#### [Task details]
How many lines in the data below include the word "else"? Respond with the number, nothing more.

#### [Records for the task]
===== src/rtl/hash_compute_unit.sv =====
`default_nettype none
// ============================================================================
// Module   : hash_compute_unit
// Purpose  : Streaming SHA-256 compression engine. The message schedule
//            W(t) arrives one word per beat on the input stream, and one
//            compression round runs per accepted beat. After 64 beats the
//            chaining value H0..H7 is updated. If the block was the last one,
//            the digest is offered on the output stream together with the
//            metadata captured at message start. SHA-384/512 messages are
//            accepted and discarded without producing a digest.
// Revision : 1.0 - initial release
//
// Ports
//   axis_aclk / axis_resetn : clock, asynchronous active-low reset
//   s_axis_tdata  [63:0]    : W(t) word in [31:0]; [63:32] ignored
//   s_axis_tuser  [127:0]   : metadata, sha_type in [33:32]
//   s_axis_tvalid/tready    : input handshake
//   s_axis_tlast            : high on word 63 of the final block
//   m_axis_tdata  [255:0]   : digest {H0..H7}, H0 in the MSBs
//   m_axis_tuser  [127:0]   : metadata captured at message start
//   m_axis_tvalid/tready    : output handshake
//   m_axis_tlast            : asserted together with m_axis_tvalid
//
// Configuration
//   HCU_SHA224_EN : when defined, sha_type == SHA224_type loads the SHA-224 IV
//                   and emits {H0..H6, 32'h0}. When undefined, SHA-224
//                   requests are processed exactly like SHA-256.
// ============================================================================

// sha_type encodings shared with the rest of the pipeline
`ifndef SHA224_type
`define SHA224_type 2'b00
`endif
`ifndef SHA256_type
`define SHA256_type 2'b01
`endif
`ifndef SHA384_type
`define SHA384_type 2'b10
`endif
`ifndef SHA512_type
`define SHA512_type 2'b11
`endif

module hash_compute_unit #(
  parameter int unsigned S_AXIS_DATA_WIDTH  = 64,
  parameter int unsigned M_AXIS_DATA_WIDTH  = 256,
  parameter int unsigned S_AXIS_TUSER_WIDTH = 128,
  parameter int unsigned M_AXIS_TUSER_WIDTH = 128
) (
  input  logic                          axis_aclk,
  input  logic                          axis_resetn,
  input  logic [S_AXIS_DATA_WIDTH-1:0]  s_axis_tdata,
  input  logic [S_AXIS_TUSER_WIDTH-1:0] s_axis_tuser,
  input  logic                          s_axis_tvalid,
  output logic                          s_axis_tready,
  input  logic                          s_axis_tlast,
  output logic [M_AXIS_DATA_WIDTH-1:0]  m_axis_tdata,
  output logic [M_AXIS_TUSER_WIDTH-1:0] m_axis_tuser,
  output logic                          m_axis_tvalid,
  input  logic                          m_axis_tready,
  output logic                          m_axis_tlast
);

  typedef enum logic [2:0] {
    IDLE   = 3'd0,
    ROUND  = 3'd1,
    UPDATE = 3'd2,
    OUTPUT = 3'd3,
    DRAIN  = 3'd4
  } state_t;

  localparam logic [31:0] IV256 [8] = '{
    32'h6a09e667, 32'hbb67ae85, 32'h3c6ef372, 32'ha54ff53a,
    32'h510e527f, 32'h9b05688c, 32'h1f83d9ab, 32'h5be0cd19
  };
`ifdef HCU_SHA224_EN
  localparam logic [31:0] IV224 [8] = '{
    32'hc1059ed8, 32'h367cd507, 32'h3070dd17, 32'hf70e5939,
    32'hffc00b31, 32'h68581511, 32'h64f98fa7, 32'hbefa4fa4
  };
`endif

  // Round-constant ROM, indexed by the round counter
  function automatic logic [31:0] k_rom(input logic [5:0] idx);
    logic [31:0] k;
    case (idx)
      6'd0:  k = 32'h428a2f98;  6'd1:  k = 32'h71374491;
      6'd2:  k = 32'hb5c0fbcf;  6'd3:  k = 32'he9b5dba5;
      6'd4:  k = 32'h3956c25b;  6'd5:  k = 32'h59f111f1;
      6'd6:  k = 32'h923f82a4;  6'd7:  k = 32'hab1c5ed5;
      6'd8:  k = 32'hd807aa98;  6'd9:  k = 32'h12835b01;
      6'd10: k = 32'h243185be;  6'd11: k = 32'h550c7dc3;
      6'd12: k = 32'h72be5d74;  6'd13: k = 32'h80deb1fe;
      6'd14: k = 32'h9bdc06a7;  6'd15: k = 32'hc19bf174;
      6'd16: k = 32'he49b69c1;  6'd17: k = 32'hefbe4786;
      6'd18: k = 32'h0fc19dc6;  6'd19: k = 32'h240ca1cc;
      6'd20: k = 32'h2de92c6f;  6'd21: k = 32'h4a7484aa;
      6'd22: k = 32'h5cb0a9dc;  6'd23: k = 32'h76f988da;
      6'd24: k = 32'h983e5152;  6'd25: k = 32'ha831c66d;
      6'd26: k = 32'hb00327c8;  6'd27: k = 32'hbf597fc7;
      6'd28: k = 32'hc6e00bf3;  6'd29: k = 32'hd5a79147;
      6'd30: k = 32'h06ca6351;  6'd31: k = 32'h14292967;
      6'd32: k = 32'h27b70a85;  6'd33: k = 32'h2e1b2138;
      6'd34: k = 32'h4d2c6dfc;  6'd35: k = 32'h53380d13;
      6'd36: k = 32'h650a7354;  6'd37: k = 32'h766a0abb;
      6'd38: k = 32'h81c2c92e;  6'd39: k = 32'h92722c85;
      6'd40: k = 32'ha2bfe8a1;  6'd41: k = 32'ha81a664b;
      6'd42: k = 32'hc24b8b70;  6'd43: k = 32'hc76c51a3;
      6'd44: k = 32'hd192e819;  6'd45: k = 32'hd6990624;
      6'd46: k = 32'hf40e3585;  6'd47: k = 32'h106aa070;
      6'd48: k = 32'h19a4c116;  6'd49: k = 32'h1e376c08;
      6'd50: k = 32'h2748774c;  6'd51: k = 32'h34b0bcb5;
      6'd52: k = 32'h391c0cb3;  6'd53: k = 32'h4ed8aa4a;
      6'd54: k = 32'h5b9cca4f;  6'd55: k = 32'h682e6ff3;
      6'd56: k = 32'h748f82ee;  6'd57: k = 32'h78a5636f;
      6'd58: k = 32'h84c87814;  6'd59: k = 32'h8cc70208;
      6'd60: k = 32'h90befffa;  6'd61: k = 32'ha4506ceb;
      6'd62: k = 32'hbef9a3f7;  default: k = 32'hc67178f2;
    endcase
    return k;
  endfunction

  state_t      state, state_next;
  logic [5:0]  t;                       // round counter within the block
  logic        final_flag;              // current block is the last one
  logic [31:0] hv [8];                  // chaining value H0..H7
  logic [31:0] wv [8];                  // working variables a..h
  logic [M_AXIS_TUSER_WIDTH-1:0] tuser_q;
`ifdef HCU_SHA224_EN
  logic        is224;
`endif

  // FSM control strobes
  logic capture, round_en, update_en;

  // Only the low word carries W(t); the reduction keeps the rest visibly consumed
  logic unused_tdata;
  assign unused_tdata = ^s_axis_tdata;

  // ---------------------------------------------------------------------------
  // Initial hash value selection
  // ---------------------------------------------------------------------------
  logic [31:0] iv [8];
  always_comb begin
    for (int i = 0; i < 8; i++) begin
      iv[i] = IV256[i];
`ifdef HCU_SHA224_EN
      if (s_axis_tuser[33:32] == `SHA224_type) iv[i] = IV224[i];
`endif
    end
  end

  // ---------------------------------------------------------------------------
  // Round function
  // ---------------------------------------------------------------------------
  logic [31:0] va, vb, vc, vd, ve, vf, vg, vh;
  logic [31:0] big_s0, big_s1, ch, maj, t1, t2, w_in;

  assign {va, vb, vc, vd} = {wv[0], wv[1], wv[2], wv[3]};
  assign {ve, vf, vg, vh} = {wv[4], wv[5], wv[6], wv[7]};
  assign w_in = s_axis_tdata[31:0];

  always_comb begin
    big_s1 = {ve[5:0], ve[31:6]} ^ {ve[10:0], ve[31:11]} ^ {ve[24:0], ve[31:25]};
    big_s0 = {va[1:0], va[31:2]} ^ {va[12:0], va[31:13]} ^ {va[21:0], va[31:22]};
    ch     = (ve & vf) ^ (~ve & vg);
    maj    = (va & vb) ^ (va & vc) ^ (vb & vc);
    t1     = vh + big_s1 + ch + k_rom(t) + w_in;
    t2     = big_s0 + maj;
  end

  // ---------------------------------------------------------------------------
  // FSM
  // ---------------------------------------------------------------------------
  always_ff @(posedge axis_aclk or negedge axis_resetn) begin
    if (!axis_resetn) state <= IDLE;
    else              state <= state_next;
  end

  always_comb begin
    state_next    = state;
    s_axis_tready = 1'b0;
    m_axis_tvalid = 1'b0;
    m_axis_tlast  = 1'b0;
    capture       = 1'b0;
    round_en      = 1'b0;
    update_en     = 1'b0;
    case (state)
      IDLE: begin
        // Metadata is sampled here, but the pending word is left for ROUND
        if (s_axis_tvalid) begin
          capture    = 1'b1;
          state_next = s_axis_tuser[33] ? DRAIN : ROUND;
        end
      end
      ROUND: begin
        s_axis_tready = 1'b1;
        if (s_axis_tvalid) begin
          round_en = 1'b1;
          if (t == 6'd63) state_next = UPDATE;
        end
      end
      UPDATE: begin
        update_en  = 1'b1;
        state_next = final_flag ? OUTPUT : ROUND;
      end
      OUTPUT: begin
        m_axis_tvalid = 1'b1;
        m_axis_tlast  = 1'b1;
        if (m_axis_tready) state_next = IDLE;
      end
      DRAIN: begin
        s_axis_tready = 1'b1;
        if (s_axis_tvalid && s_axis_tlast) state_next = IDLE;
      end
      default: state_next = IDLE;
    endcase
  end

  // ---------------------------------------------------------------------------
  // Datapath
  // ---------------------------------------------------------------------------
  always_ff @(posedge axis_aclk or negedge axis_resetn) begin
    if (!axis_resetn) begin
      for (int i = 0; i < 8; i++) begin
        hv[i] <= '0;
        wv[i] <= '0;
      end
      t          <= '0;
      final_flag <= 1'b0;
      tuser_q    <= '0;
`ifdef HCU_SHA224_EN
      is224      <= 1'b0;
`endif
    end else begin
      if (capture) begin
        tuser_q <= M_AXIS_TUSER_WIDTH'(s_axis_tuser);
        if (!s_axis_tuser[33]) begin
          for (int i = 0; i < 8; i++) begin
            hv[i] <= iv[i];
            wv[i] <= iv[i];
          end
          t          <= '0;
          final_flag <= 1'b0;
`ifdef HCU_SHA224_EN
          is224      <= (s_axis_tuser[33:32] == `SHA224_type);
`endif
        end
      end
      if (round_en) begin
        wv[0] <= t1 + t2;
        wv[1] <= va;
        wv[2] <= vb;
        wv[3] <= vc;
        wv[4] <= vd + t1;
        wv[5] <= ve;
        wv[6] <= vf;
        wv[7] <= vg;
        t     <= t + 6'd1;
        // tlast only carries meaning on the last word of a block
        if (t == 6'd63) final_flag <= s_axis_tlast;
      end
      if (update_en) begin
        for (int i = 0; i < 8; i++) begin
          hv[i] <= hv[i] + wv[i];
          wv[i] <= hv[i] + wv[i];
        end
        t <= '0;
      end
    end
  end

  // ---------------------------------------------------------------------------
  // Output assembly
  // ---------------------------------------------------------------------------
  logic [255:0] digest;
  always_comb begin
    digest = {hv[0], hv[1], hv[2], hv[3], hv[4], hv[5], hv[6], hv[7]};
`ifdef HCU_SHA224_EN
    if (is224) digest[31:0] = 32'h0;
`endif
  end

  assign m_axis_tdata = M_AXIS_DATA_WIDTH'(digest);
  assign m_axis_tuser = tuser_q;

endmodule

`default_nettype wire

#### [Response]
2